#### Given information ####
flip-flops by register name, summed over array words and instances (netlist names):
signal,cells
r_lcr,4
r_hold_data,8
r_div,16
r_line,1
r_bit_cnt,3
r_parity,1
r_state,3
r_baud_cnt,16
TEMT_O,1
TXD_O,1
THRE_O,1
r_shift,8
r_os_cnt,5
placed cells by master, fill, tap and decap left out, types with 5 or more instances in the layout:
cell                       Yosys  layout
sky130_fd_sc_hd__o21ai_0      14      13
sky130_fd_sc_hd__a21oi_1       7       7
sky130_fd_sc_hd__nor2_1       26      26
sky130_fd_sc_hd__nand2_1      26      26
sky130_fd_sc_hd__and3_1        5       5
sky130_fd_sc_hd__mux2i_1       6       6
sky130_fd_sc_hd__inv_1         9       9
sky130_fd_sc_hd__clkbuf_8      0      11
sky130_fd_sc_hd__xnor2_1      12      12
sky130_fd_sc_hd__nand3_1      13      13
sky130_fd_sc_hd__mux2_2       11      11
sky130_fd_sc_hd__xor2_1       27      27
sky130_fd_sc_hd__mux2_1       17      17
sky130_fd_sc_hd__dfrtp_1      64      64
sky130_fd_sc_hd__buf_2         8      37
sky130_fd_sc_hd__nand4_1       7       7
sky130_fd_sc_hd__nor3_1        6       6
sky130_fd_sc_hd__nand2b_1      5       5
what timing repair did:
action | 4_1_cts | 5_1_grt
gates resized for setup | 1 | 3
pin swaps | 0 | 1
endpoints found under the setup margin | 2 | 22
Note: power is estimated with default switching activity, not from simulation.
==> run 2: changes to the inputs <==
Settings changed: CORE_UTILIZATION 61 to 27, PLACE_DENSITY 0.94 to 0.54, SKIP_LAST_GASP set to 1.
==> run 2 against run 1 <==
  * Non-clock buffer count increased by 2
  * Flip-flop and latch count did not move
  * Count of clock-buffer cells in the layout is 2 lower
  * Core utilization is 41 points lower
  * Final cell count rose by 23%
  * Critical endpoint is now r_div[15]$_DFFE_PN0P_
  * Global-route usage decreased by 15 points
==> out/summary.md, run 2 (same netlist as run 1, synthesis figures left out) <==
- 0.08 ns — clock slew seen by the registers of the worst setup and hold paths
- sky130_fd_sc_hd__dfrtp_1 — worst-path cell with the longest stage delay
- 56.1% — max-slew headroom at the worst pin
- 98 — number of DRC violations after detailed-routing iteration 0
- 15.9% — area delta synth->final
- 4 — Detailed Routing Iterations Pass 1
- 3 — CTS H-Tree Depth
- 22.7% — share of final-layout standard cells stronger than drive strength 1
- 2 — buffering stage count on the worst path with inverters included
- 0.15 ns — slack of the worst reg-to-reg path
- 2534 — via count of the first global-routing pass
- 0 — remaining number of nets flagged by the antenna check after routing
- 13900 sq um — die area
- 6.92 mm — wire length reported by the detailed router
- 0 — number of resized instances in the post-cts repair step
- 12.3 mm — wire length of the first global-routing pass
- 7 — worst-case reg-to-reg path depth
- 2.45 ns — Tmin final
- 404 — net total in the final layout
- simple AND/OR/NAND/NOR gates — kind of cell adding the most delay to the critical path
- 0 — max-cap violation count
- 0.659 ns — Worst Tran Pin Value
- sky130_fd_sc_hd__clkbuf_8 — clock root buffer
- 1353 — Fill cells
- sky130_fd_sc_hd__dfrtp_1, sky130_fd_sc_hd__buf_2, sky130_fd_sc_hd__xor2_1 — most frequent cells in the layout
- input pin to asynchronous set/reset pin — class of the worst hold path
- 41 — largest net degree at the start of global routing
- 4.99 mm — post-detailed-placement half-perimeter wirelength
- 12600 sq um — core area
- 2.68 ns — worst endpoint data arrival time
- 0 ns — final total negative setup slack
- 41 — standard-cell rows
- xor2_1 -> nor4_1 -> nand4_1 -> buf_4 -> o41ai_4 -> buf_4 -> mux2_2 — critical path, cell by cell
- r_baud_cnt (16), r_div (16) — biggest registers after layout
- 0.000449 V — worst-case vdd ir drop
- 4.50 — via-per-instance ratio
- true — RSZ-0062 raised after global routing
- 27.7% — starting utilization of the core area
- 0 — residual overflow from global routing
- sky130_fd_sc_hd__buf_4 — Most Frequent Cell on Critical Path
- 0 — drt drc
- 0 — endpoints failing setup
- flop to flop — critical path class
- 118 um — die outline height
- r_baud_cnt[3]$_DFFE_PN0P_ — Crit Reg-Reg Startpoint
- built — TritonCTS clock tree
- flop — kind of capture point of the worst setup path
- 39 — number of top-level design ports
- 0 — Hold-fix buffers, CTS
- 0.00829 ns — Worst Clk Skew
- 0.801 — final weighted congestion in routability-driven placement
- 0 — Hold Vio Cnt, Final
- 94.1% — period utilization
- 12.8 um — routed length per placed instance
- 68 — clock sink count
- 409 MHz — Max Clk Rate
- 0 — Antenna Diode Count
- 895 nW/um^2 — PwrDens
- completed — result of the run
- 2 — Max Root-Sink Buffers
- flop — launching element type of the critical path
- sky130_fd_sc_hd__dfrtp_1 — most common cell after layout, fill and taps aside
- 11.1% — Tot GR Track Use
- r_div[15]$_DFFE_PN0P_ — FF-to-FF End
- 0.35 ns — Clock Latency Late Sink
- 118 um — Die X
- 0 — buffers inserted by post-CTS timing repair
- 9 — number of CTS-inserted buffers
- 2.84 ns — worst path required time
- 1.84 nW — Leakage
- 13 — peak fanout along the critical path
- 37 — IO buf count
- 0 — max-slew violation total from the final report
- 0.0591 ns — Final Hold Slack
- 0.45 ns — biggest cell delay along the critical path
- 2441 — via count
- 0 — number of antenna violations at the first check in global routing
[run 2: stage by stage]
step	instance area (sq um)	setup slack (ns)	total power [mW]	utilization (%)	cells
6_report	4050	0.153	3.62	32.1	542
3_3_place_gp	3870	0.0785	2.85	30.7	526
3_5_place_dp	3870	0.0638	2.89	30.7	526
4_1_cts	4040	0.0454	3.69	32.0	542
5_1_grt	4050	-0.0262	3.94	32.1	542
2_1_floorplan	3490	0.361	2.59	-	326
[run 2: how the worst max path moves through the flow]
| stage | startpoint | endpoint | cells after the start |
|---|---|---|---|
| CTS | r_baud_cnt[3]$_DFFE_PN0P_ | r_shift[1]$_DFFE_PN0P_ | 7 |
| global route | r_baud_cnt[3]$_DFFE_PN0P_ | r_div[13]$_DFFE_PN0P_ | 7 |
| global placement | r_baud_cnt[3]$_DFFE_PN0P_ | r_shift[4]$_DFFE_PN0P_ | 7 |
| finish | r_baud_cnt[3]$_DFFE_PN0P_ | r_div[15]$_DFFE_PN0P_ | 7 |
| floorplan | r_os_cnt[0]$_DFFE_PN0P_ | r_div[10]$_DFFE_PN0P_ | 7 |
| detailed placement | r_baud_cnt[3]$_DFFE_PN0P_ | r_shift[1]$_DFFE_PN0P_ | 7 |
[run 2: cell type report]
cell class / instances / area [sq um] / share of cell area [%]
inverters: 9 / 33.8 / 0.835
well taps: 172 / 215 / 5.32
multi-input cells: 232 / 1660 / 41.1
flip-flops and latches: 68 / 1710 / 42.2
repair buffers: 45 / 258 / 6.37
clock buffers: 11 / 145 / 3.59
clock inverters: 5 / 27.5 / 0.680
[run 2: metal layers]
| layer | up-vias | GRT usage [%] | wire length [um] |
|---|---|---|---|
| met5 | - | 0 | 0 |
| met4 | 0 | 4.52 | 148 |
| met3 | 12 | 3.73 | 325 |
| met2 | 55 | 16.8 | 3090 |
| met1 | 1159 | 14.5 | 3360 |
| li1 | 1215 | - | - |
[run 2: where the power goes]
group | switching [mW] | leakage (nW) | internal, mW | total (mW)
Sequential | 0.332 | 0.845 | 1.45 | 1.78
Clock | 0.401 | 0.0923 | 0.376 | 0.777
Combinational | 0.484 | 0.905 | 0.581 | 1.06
$ cat src/rtl/nfu_2a_pkg.sv
// Shared widths, schedule-entry field offsets and state encoding for the NFU-2A
// multiplier-reuse control sequencer.
package nfu_2a_pkg;

  localparam int unsigned TN           = 16;
  localparam int unsigned ADDR_SIZE    = 2;
  localparam int unsigned L1_SEL_WIDTH = 4;
  localparam int unsigned L2_SEL_WIDTH = 5;
  localparam int unsigned SCHED_AW     = 4;
  localparam int unsigned SCHED_DEPTH  = 1 << SCHED_AW;
  localparam int unsigned LEN_W        = SCHED_AW + 1;
  localparam int unsigned REPS_W       = 8;

  localparam int unsigned L1_W = TN * L1_SEL_WIDTH;
  localparam int unsigned L2_W = TN * L2_SEL_WIDTH;
  localparam int unsigned AD_W = TN * ADDR_SIZE;

  localparam int unsigned ENTRY_W =
    TN * (L1_SEL_WIDTH + L2_SEL_WIDTH + 2 * ADDR_SIZE + 1);

  // Entry fields are packed LSB-first in this order.
  localparam int unsigned L1_OFF = 0;
  localparam int unsigned L2_OFF = L1_OFF + L1_W;
  localparam int unsigned RD_OFF = L2_OFF + L2_W;
  localparam int unsigned WR_OFF = RD_OFF + AD_W;
  localparam int unsigned WE_OFF = WR_OFF + AD_W;

  typedef struct packed {
    logic [TN-1:0]   we;
    logic [AD_W-1:0] wr_addr;
    logic [AD_W-1:0] rd_addr;
    logic [L2_W-1:0] l2_sel;
    logic [L1_W-1:0] l1_sel;
  } step_out_t;

  typedef enum logic {
    ST_IDLE = 1'b0,
    ST_RUN  = 1'b1
  } state_t;

endpackage

$ cat src/rtl/nfu_2a_sched_mem.sv
// Schedule table: one synchronous write port, one asynchronous read port.
// Contents are intentionally not reset.
module nfu_2a_sched_mem
  import nfu_2a_pkg::*;
(
  input  logic                clk,
  input  logic                we,
  input  logic [SCHED_AW-1:0] waddr,
  input  logic [ENTRY_W-1:0]  wdata,
  input  logic [SCHED_AW-1:0] raddr,
  output logic [ENTRY_W-1:0]  rdata_c
);

  logic [ENTRY_W-1:0] mem_q [SCHED_DEPTH];

  always_ff @(posedge clk) begin
    if (we) mem_q[waddr] <= wdata;
  end

  assign rdata_c = mem_q[raddr];

endmodule

$ cat src/rtl/nfu_2a_ctrl.sv
// NFU-2A reuse-stage sequencer: plays a loaded schedule one step per valid
// multiplier beat for a programmable number of passes.
module nfu_2a_ctrl
  import nfu_2a_pkg::*;
(
  input  logic                clk,
  input  logic                rst,
  input  logic                i_cfg_we,
  input  logic [SCHED_AW-1:0] i_cfg_addr,
  input  logic [ENTRY_W-1:0]  i_cfg_data,
  input  logic                i_start,
  input  logic [LEN_W-1:0]    i_len,
  input  logic [REPS_W-1:0]   i_reps,
  input  logic                i_step_valid,
  output logic                o_busy,
  output logic                o_done,
  output logic                o_cfg_err,
  output logic                o_valid,
  output logic [L1_W-1:0]     o_l1_sel_lines,
  output logic [L2_W-1:0]     o_l2_sel_lines,
  output logic [AD_W-1:0]     o_buf_read_addr,
  output logic [AD_W-1:0]     o_buf_write_addr,
  output logic [TN-1:0]       o_write_en
);

  state_t              state, state_next;
  logic [SCHED_AW-1:0] ptr_q, ptr_nx;
  logic [REPS_W-1:0]   rep_q, rep_nx;
  logic [REPS_W-1:0]   reps_q, reps_nx;
  logic [LEN_W-1:0]    len_q, len_nx;
  logic                busy_nx, done_nx, err_nx, valid_nx;
  step_out_t           out_q, out_nx;
  logic [ENTRY_W-1:0]  entry_c;
  logic                start_ok_c, last_ptr_c, last_rep_c, tbl_we_c;

  assign start_ok_c = (i_len != '0) && (i_len <= LEN_W'(SCHED_DEPTH)) &&
                      (i_reps != '0);
  assign last_ptr_c = (LEN_W'(ptr_q) == len_q - LEN_W'(1));
  assign last_rep_c = (rep_q == reps_q - REPS_W'(1));
  // Table writes are only accepted while idle.
  assign tbl_we_c   = i_cfg_we && (state == ST_IDLE);

  nfu_2a_sched_mem u_mem (
    .clk     (clk),
    .we      (tbl_we_c),
    .waddr   (i_cfg_addr),
    .wdata   (i_cfg_data),
    .raddr   (ptr_q),
    .rdata_c (entry_c)
  );

  always_ff @(posedge clk) begin
    if (rst) state <= ST_IDLE;
    else     state <= state_next;
  end

  always_comb begin
    state_next = state;
    case (state)
      ST_IDLE: if (i_start && start_ok_c) state_next = ST_RUN;
      ST_RUN:  if (i_step_valid && last_ptr_c && last_rep_c) state_next = ST_IDLE;
      default: state_next = ST_IDLE;
    endcase
  end

  // Next values for counters and output registers; lines hold across stalls.
  always_comb begin
    ptr_nx   = ptr_q;
    rep_nx   = rep_q;
    len_nx   = len_q;
    reps_nx  = reps_q;
    valid_nx = 1'b0;
    done_nx  = 1'b0;
    err_nx   = 1'b0;
    out_nx   = out_q;
    out_nx.we = '0;
    // Busy stays up through the cycle that carries o_done.
    busy_nx  = (state == ST_RUN) || (state_next == ST_RUN);
    case (state)
      ST_IDLE: begin
        if (i_start) begin
          if (start_ok_c) begin
            len_nx  = i_len;
            reps_nx = i_reps;
            ptr_nx  = '0;
            rep_nx  = '0;
          end else begin
            done_nx = 1'b1;
          end
        end
      end
      ST_RUN: begin
        err_nx = i_cfg_we;
        if (i_step_valid) begin
          valid_nx       = 1'b1;
          out_nx.l1_sel  = entry_c[L1_OFF +: L1_W];
          out_nx.l2_sel  = entry_c[L2_OFF +: L2_W];
          out_nx.rd_addr = entry_c[RD_OFF +: AD_W];
          out_nx.wr_addr = entry_c[WR_OFF +: AD_W];
          out_nx.we      = entry_c[WE_OFF +: TN];
          if (last_ptr_c) begin
            ptr_nx = '0;
            rep_nx = rep_q + REPS_W'(1);
            done_nx = last_rep_c;
          end else begin
            ptr_nx = ptr_q + SCHED_AW'(1);
          end
        end
      end
      default: ;
    endcase
  end

  always_ff @(posedge clk) begin
    if (rst) begin
      ptr_q     <= '0;
      rep_q     <= '0;
      len_q     <= '0;
      reps_q    <= '0;
      o_busy    <= 1'b0;
      o_done    <= 1'b0;
      o_cfg_err <= 1'b0;
      o_valid   <= 1'b0;
      out_q     <= '0;
    end else begin
      ptr_q     <= ptr_nx;
      rep_q     <= rep_nx;
      len_q     <= len_nx;
      reps_q    <= reps_nx;
      o_busy    <= busy_nx;
      o_done    <= done_nx;
      o_cfg_err <= err_nx;
      o_valid   <= valid_nx;
      out_q     <= out_nx;
    end
  end

  assign o_l1_sel_lines   = out_q.l1_sel;
  assign o_l2_sel_lines   = out_q.l2_sel;
  assign o_buf_read_addr  = out_q.rd_addr;
  assign o_buf_write_addr = out_q.wr_addr;
  assign o_write_en       = out_q.we;

endmodule

$ cat config.mk
export PLATFORM = sky130hd
export DESIGN_NAME = nfu_2a_ctrl
export DESIGN_NICKNAME = d
export VERILOG_FILES = /design/src/rtl/nfu_2a_pkg.sv /design/src/rtl/nfu_2a_sched_mem.sv /design/src/rtl/nfu_2a_ctrl.sv
export SDC_FILE = /design/constraint.sdc
export NUM_CORES = 2
export LEC_CHECK = 0
export CAP_MARGIN = 20
export CORE_MARGIN = 5
export CORE_UTILIZATION = 60
export DETAILED_ROUTE_END_ITERATION = 7
export PLACE_DENSITY = 0.78
export SLEW_MARGIN = 20
export SYNTH_ARGS = -nofsm -noshare
export SYNTH_HDL_FRONTEND = slang
export SYNTH_SLANG_ARGS = --single-unit
$ cat constraint.sdc
create_clock -name clk -period 25.7 [get_ports clk]
set_input_delay 5.14 -clock clk [delete_from_list [all_inputs] [get_ports clk]]
set_output_delay 5.14 -clock clk [all_outputs]
set_load 0.02 [all_outputs]
# == Yosys cells after proc, flatten, opt, wreduce, memory -nomap -nowiden ==
# Memory sizes are Yosys's and may differ from the RTL's. A register that Yosys moved wholly into a read port is not among the register bits.
# Cells that the tools add are included.
# op_classes
muxes,23
magnitude_cmp,1
reduce_logical,15
eq_ne,6
bitwise_logic,2
addsub,4
# ops
op,n
$mux 8,4
$mux 4,6
$pmux 8 s2,1
$mux 1,9
$add 8x1->8 const B,1
$eq 8x8->1,1
$pmux 4 s2,1
$reduce_bool 8->1,1
$sub 8x1->8 const B,1
$logic_and 1x1->1,6
$ne 2x2->1 const B,3
$reduce_and 3->1,2
$eq 4x5->1,1
$le 5x5->1 const B,1
$reduce_bool 5->1,1
$sub 5x1->5 const B,1
$add 4x1->4 const B,1
$pmux 1 s2,2
$reduce_and 4->1,1
$reduce_or 3->1,1
$ne 2x1->1 const B,1
$not 1->1,2
$reduce_and 2->1,1
$reduce_or 2->1,1
$logic_or 1x1->1,1
# word_totals
mem_count,1
regBits,254
in_bits,246
mem_bits_rw,3584
output_inout_bits,228
elab_cells,66
# mem_list
memory,words,word_bits,rd,rd_ports_with_merged_regs,write_ports,line_no,source
u_mem.mem_q,16,224,1,1,1,nfu_2a_sched_mem.sv:14,logic [ENTRY_W-1:0] mem_q [SCHED_DEPTH];

# == Depth between registers and ports, before layout ==
# depth
word_depth,8
mapped_depth,7
ltp_nobuf,7

# == Modules after synthesis ==
# Synthesis repeated with hierarchy kept, for this count alone.
# hier_totals
hier_cells,6765
hier_area_um2,143629.0
# modules_own_cells
module,n_inst,area_per_inst_um2,cells_each,seq_area_each_um2
nfu_2a_sched_mem,1,134550.3,5629,107623.2
nfu_2a_ctrl,1,9078.7,1136,5084.9

# == Worst setup path after synthesis ==
# No wires, ideal clock.
# synth_timing
path_type,input-to-reg
from,in i_cfg_we
to,"mem u_mem.mem_q[8][0] (netlist name), enable pin"
cell_stages,3
required_ns,24.614
setup_time_ns,1.086
path_buffers,0
arrival_time_ns,20.711
setup_slack_ns,3.903
cell_sequence,nand2_1 or3b_1 nor3_1
# synth_between
elab_chain_len,3
# synth_rtl
item,line_no,source
from (decl),nfu_2a_ctrl.sv:8,"input logic i_cfg_we,"
$logic_and 1x1->1,nfu_2a_ctrl.sv:41,assign tbl_we_c = i_cfg_we && (state == ST_IDLE);
$mux 1,nfu_2a_sched_mem.sv:17,if (we) mem_q[waddr] <= wdata;
$mux 1 (implied by the code),nfu_2a_sched_mem.sv:17,
to (decl),nfu_2a_sched_mem.sv:14,
# No other way between the ends.

# == Worst setup path in the final report ==
# layout_timing
from,in i_cfg_addr[2]
to,"mem u_mem.mem_q[12][177] (netlist name), enable pin"
# layout_rtl
item,line_no,source
from (decl),nfu_2a_ctrl.sv:9,"input logic [SCHED_AW-1:0] i_cfg_addr,"
# No word-level cell before the write port.

==> flow_summary.toml <==
[outcome]
outcome = "finished clean"

[worst_setup_path]
crit_slowest_cell = "buf_4"
worstPathBufferInverterCount = 4
cpMostUsedCell = "buf_4"
critPathMaxFanout = 110
cp_top_family = "buffers and inverters"
worst_ep_arrival_time_ns = 8.94
start_kind = "input pin"
critPathKind = "in2reg"
endpoint_kind = "flip-flop"
crit_path_max_incr_delay_ns = 0.71
cp.required_ns = 26.22
crit_chain = "clkdlybuf4s50_1, nand4_1, nor3_2, buf_12, buf_4, buf_4"

[sta]
rsz0062_at_grt = "no"
finalSetupTns_ns = 0
max_freq_mhz = 119
timing.final.crit_share_pct = 32.8
setup_viol = 0
slew_violations = 0
finClkSkew_ns = 0.0796
maxSlewHeadroom_pct = 15.0
worstMarginPinSlew_ns = 1.27
hold_viol = 0
worst_slack_ns = 17.28
fin_crit_ns = 8.42

[yosys]
syn_inst = 5675
ys.flop_type = "edfxtp_1"
syn-num-nets = 5925
ys_types = 47
seq_area_frac_synth_pct = 79.1
synth_area_leaders = "edfxtp_1, mux4_2, dfxtp_1"
ys_ff_latch = 3842
ys_async_sr_fraction_pct = 0
yosysTopAreaCellShare_pct = 75.5
syn_avg_cell_area_um2 = 25.1
synth_largest_area_cell = "edfxtp_1"
synth_warnings = 0
syn_area_um2 = 143000
synth_edf_count = 3584

[power]
combPwrFrac_pct = 3.7
power.internal_mw = 10.4
peakVddDrop_uv = 70.6
clockPowerShare_pct = 42.6
seq_power_share_pct = 53.8
pwr_density_cell_nw_per_um2 = 79.2
swShare_pct = 20.0
p_sw_mw = 2.58
power.leakage_nw = 49.6

[cts]
post_cts_resized = 0
post-cts-setup-buffers = 0
clk_pin_slew_ns = 0.06
h-tree-depth = 5
cts.sinks = 3842
cts_tree = "done"
root_buffer = "clkbuf_16"
holdBufCountCts = 0
clk_latency_ns = 0.97
cts-buffers-inserted = 381
cts_buffer_depth = 4

[detailed_routing]
post_drt_wl_per_cell_um = 34.5
vias_per_cell = 6.74
num_vias = 66353
wl_um = 340000
drt-initial-drc-count = 8806
first_pass_iters = 5
drc = 0
ant_nets = 0

[cells_and_area]
drive_gt1_share_pct = 27.1
final_common_cell = "edfxtp_1"
area_growth_pct = 14.5
mostFrequentLayoutCells = "edfxtp_1, mux4_2, clkdlybuf4s50_1"
nNetsFinal = 6577

[place]
post-dp-hpwl_um = 166000
dp_slack_ns = 16.41
io_buffer_count = 473
gp_congestion = 0.792

[global_route]
busiest_layer = "met2"
antenna_found_initial = 67
grt_pass1_vias = 69394
met2_usage_pct = 46.3
grt.total_usage_pct = 27.6
met3_usage_pct = 5.09
grt_max_degree = 133
grt_pass1_wl_um = 496000
grt.overflow.total = 0
grt.met1_usage_pct = 36.8

[worst_hold_path]
hp-class = "reg2reg"

[floorplanning]
pin_count = 474
die_area_um2 = 248000
initial_core_util_pct = 60.1
rows = 179
fp.dieW_um = 497
chipHeight_um = 497
coreArea_um2 = 237000

[run]
timing.max_cap.violations = 0
[path summary, 6_finish.rpt]
path | depth (start not counted) | to | slack, ns | startpoint
hold reg to reg | 1 | o_l1_sel_lines[36] | 0.48 | o_l1_sel_lines[36]
hold / removal | 1 | o_l1_sel_lines[36] | 0.48 | o_l1_sel_lines[36]
setup / recovery | 6 | u_mem.mem_q[12][177] | 17.28 | i_cfg_addr[2]
setup reg to reg | 7 | o_buf_read_addr[30] | 19.69 | flip-flop
[sequential cells by signal, summed over array words and instances, names as in the netlist, 4 cells and up, named ones only]
| signal | flops |
|---|---|
| rep_q | 8 |
| o_l1_sel_lines | 64 |
| ptr_q | 4 |
| o_buf_write_addr | 32 |
| o_write_en | 16 |
| o_buf_read_addr | 32 |
| reps_q | 8 |
| len_q | 5 |
| u_mem.mem_q | 3584 |
| o_l2_sel_lines | 80 |
[synthesized netlist by cell type (2+ instances only)]
library cell  number
a21boi_1           4
xnor2_1            7
inv_1              9
nand2b_1           3
clkbuf_1         186
o22ai_1            2
o31ai_1            3
nor3_1            11
and2_1            16
xor2_1             8
ha_1               4
buf_4              5
dfxtp_1          258
nor2_1            21
nand4_1            4
edfxtp_1        3584
a22o_1           210
buf_2             50
nand3_1           19
and3_1             5
mux4_2          1120
nor4_1             5
a31oi_1            4
a22oi_1            2
nand2_1           25
buf_1             19
nand3b_1           2
buf_6             45
or4_1              3
a21oi_1           22
mux2i_1            3
[stage by stage]
step           utilization, %  cell area (um^2)  hold slack, ns  std cells  power (mW)
3_3_place_gp             63.6            151000           0.461       9111        7.54
4_1_cts                  68.8            163000           0.483       9792        13.0
6_report                 68.9            163000           0.481       9841        12.9
5_1_grt                  68.8            163000           0.498       9824        13.3
3_5_place_dp             63.6            151000           0.464       9111        7.56
2_1_floorplan               -            143000           0.448       5675        7.36
[cell families after synthesis]
kind of cell	Yosys count	synth area share [%]
flops	3842	79.1
mux	1124	17.7
buf+inv	315	1.12
compound gates	255	1.49
simple gates	119	0.426
xor+xnor	16	0.109
fa+ha+maj	4	0.0351
[cell type report]
cell class | instances | area, um^2
repair buffers | 574 | 5800
inverters | 10 | 37.5
clock buffers | 500 | 10300
flip-flops and latches | 3842 | 113000
well taps | 3167 | 3960
clock inverters | 181 | 1960
fillers | 13398 | 73800
diodes | 49 | 123
multi-input cells | 1518 | 28300
[layer usage]
layer | share of wire (%) | routed length, um
met5 | 0.047 | 161
met4 | 3.8 | 12900
met3 | 8.0 | 27100
met2 | 52 | 176000
met1 | 36 | 124000
[worst register-to-register path, delay by kind of cell, from the launching register on]
kind,cells,cell delay (ns)
buffers and inverters,4,3.56
multiplexers,2,1.23
flip-flops,1,0.85
AO/OA/AOI/OAI,1,0.20
[power by group through the flow]
stage	Sequential, mW	Combinational [mW]	Clock (mW)
after floorplan	7.12	0.244	0
after global placement	7.08	0.460	0
after detailed placement	7.09	0.475	0
after CTS	6.96	0.482	5.58
after global routing	6.96	0.506	5.87
final	6.96	0.475	5.51
Power figures use the tool's default switching activity.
####
Pull out every line of the records that includes the string "standard".

- 22.7% — share of final-layout standard cells stronger than drive strength 1
- 41 — standard-cell rows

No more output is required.